Sanders Proposes Nationalization of Electricity Production

Bernie Sanders has blazed a trail of bold political positions such as free college education and Medicare for all. The progressive presidential candidate has also set his sights on the issue of climate change, and his proposal to combat global warming is equally ambitious. Sanders’ presidential policy platform includes its own version of the so-called “Green New Deal,” an ambitious plan embraced by progressives to combat global warming and stimulate massive job creation at the same time.

Calling climate change a “global emergency,” Sanders proposes to transform the nation’s energy system to 100% renewable energy while creating 20 million jobs. Not surprisingly, Sanders proposes to achieve these ambitious goals with the help of a not-so-small public investment. Included in that investment would be an expansion of the four existing federal Power Marketing Administrations (PMAs) and the creation of a fifth.

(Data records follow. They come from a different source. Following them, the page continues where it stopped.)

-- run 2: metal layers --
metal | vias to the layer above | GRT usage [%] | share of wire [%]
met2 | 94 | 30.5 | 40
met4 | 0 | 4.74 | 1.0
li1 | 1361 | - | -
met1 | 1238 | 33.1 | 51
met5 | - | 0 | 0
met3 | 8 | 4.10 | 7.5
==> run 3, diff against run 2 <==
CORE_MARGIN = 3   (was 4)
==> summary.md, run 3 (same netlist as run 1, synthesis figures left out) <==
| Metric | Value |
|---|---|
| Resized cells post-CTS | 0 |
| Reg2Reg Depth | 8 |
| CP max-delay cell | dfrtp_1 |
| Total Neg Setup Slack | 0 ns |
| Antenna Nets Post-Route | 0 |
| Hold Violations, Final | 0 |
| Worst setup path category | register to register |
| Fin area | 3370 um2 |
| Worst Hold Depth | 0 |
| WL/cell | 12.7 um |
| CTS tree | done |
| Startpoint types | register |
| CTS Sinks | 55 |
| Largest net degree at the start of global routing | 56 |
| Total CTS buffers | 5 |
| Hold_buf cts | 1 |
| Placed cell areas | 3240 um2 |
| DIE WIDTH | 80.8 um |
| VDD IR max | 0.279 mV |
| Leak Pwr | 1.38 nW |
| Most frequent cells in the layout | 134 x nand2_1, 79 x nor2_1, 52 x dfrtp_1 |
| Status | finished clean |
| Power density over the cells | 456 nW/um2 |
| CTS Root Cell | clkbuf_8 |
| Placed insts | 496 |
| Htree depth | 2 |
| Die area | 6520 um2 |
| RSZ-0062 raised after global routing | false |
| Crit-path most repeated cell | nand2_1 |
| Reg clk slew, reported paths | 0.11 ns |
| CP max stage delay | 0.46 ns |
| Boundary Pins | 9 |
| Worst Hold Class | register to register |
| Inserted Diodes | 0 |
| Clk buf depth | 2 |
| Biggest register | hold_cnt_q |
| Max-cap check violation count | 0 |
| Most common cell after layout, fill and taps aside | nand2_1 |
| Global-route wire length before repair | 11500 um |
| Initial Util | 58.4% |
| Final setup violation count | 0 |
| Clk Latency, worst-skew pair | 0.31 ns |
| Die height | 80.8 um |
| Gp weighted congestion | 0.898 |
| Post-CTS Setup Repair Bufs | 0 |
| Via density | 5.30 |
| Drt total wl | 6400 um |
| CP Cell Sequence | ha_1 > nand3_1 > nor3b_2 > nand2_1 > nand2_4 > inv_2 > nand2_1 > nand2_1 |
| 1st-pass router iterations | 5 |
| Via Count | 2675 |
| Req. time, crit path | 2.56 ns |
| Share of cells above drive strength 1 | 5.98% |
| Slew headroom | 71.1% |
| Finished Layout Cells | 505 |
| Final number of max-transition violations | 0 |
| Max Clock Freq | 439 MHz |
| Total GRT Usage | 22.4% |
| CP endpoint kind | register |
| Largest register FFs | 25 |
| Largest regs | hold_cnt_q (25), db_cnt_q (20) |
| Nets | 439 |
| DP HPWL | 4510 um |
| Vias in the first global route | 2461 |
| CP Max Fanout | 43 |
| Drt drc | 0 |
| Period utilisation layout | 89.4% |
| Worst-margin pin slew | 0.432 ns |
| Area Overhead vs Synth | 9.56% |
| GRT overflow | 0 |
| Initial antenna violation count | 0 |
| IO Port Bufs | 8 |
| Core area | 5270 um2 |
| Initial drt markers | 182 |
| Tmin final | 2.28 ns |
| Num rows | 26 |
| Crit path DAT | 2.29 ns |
===== src/rtl/rv32i_pkg.sv =====
// Shared rv32i definitions: RAM operation codes, load/store funct3 encodings
// and the request legality rule used by the load/store unit.
package rv32i_pkg;

  typedef enum logic [1:0] {
    MEM_NONE  = 2'd0,
    MEM_LOAD  = 2'd1,
    MEM_STORE = 2'd2
  } mem_op_e;

  localparam logic [2:0] F3_B  = 3'b000;
  localparam logic [2:0] F3_H  = 3'b001;
  localparam logic [2:0] F3_W  = 3'b010;
  localparam logic [2:0] F3_BU = 3'b100;
  localparam logic [2:0] F3_HU = 3'b101;

  // Unsigned variants exist only for loads, and halves/words must be naturally aligned.
  function automatic logic req_is_err(input logic       we,
                                      input logic [2:0] funct3,
                                      input logic [1:0] addr_lo);
    logic err;
    err = 1'b1;
    case (funct3)
      F3_B:    err = 1'b0;
      F3_H:    err = addr_lo[0];
      F3_W:    err = (addr_lo != 2'b00);
      F3_BU:   err = we;
      F3_HU:   err = we | addr_lo[0];
      default: err = 1'b1;
    endcase
    return err;
  endfunction

endpackage


===== src/rtl/rv32i_lsu_align.sv =====
// Byte-lane steering for the LSU: load extract/extend and sub-word store merge.
// Only the low half of the store data can ever land in a lane, so only that
// half is brought in.
module lsu_align
  import rv32i_pkg::*;
(
  input  logic [2:0]  funct3,
  input  logic [1:0]  addr_lo,
  input  logic [31:0] word,
  input  logic [15:0] wdata,
  output logic [31:0] load_data,
  output logic [31:0] store_word
);

  logic [7:0]  lane_b;
  logic [15:0] lane_h;

  // Pick the addressed byte/half out of the RAM word and extend it.
  always_comb begin
    lane_b = word[{addr_lo, 3'b000} +: 8];
    lane_h = addr_lo[1] ? word[31:16] : word[15:0];
    case (funct3)
      F3_B:    load_data = {{24{lane_b[7]}}, lane_b};
      F3_H:    load_data = {{16{lane_h[15]}}, lane_h};
      F3_BU:   load_data = {24'd0, lane_b};
      F3_HU:   load_data = {16'd0, lane_h};
      default: load_data = word;
    endcase
  end

  // Replace the addressed lane(s) of the old word with the store data.
  always_comb begin
    store_word = word;
    case (funct3)
      F3_B: store_word[{addr_lo, 3'b000} +: 8] = wdata[7:0];
      F3_H: begin
        if (addr_lo[1]) store_word[31:16] = wdata;
        else            store_word[15:0]  = wdata;
      end
      default: store_word = word;
    endcase
  end

endmodule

Currently, the Bonneville Power Administration, the Southeastern Power Administration, the Southwestern Power Administration and the Western Area Power Administration generate and distribute power to small communities and rural areas in the regions they serve. A fifth PMA would be created to services states that are not currently covered.

The plan will invest $1.52 trillion on renewable energy and another $852 on energy storage to increase the capacity of the existing PMAs to generate more than enough wind, solar, energy storage and geothermal power plants to satisfy the nation’s demand for electricity.

In addition, stricter emission standards and a federal renewable energy standard would compel utilities to retire carbon-emitting, coal and gas fired facilities, and instead buy power for the federal PMAs or other renewable sources.

Sanders' plan proposes to reach 100% renewables in the electricity and transportation sectors no later than 2030 and complete decarbonization of the economy by 2050.

About the Author

Rick Laezman

Freelance Writer

Rick Laezman is a Los Angeles-based freelance writer who has been covering renewable power for more than 10 years. He may be reached at richardlaezman@msn.com.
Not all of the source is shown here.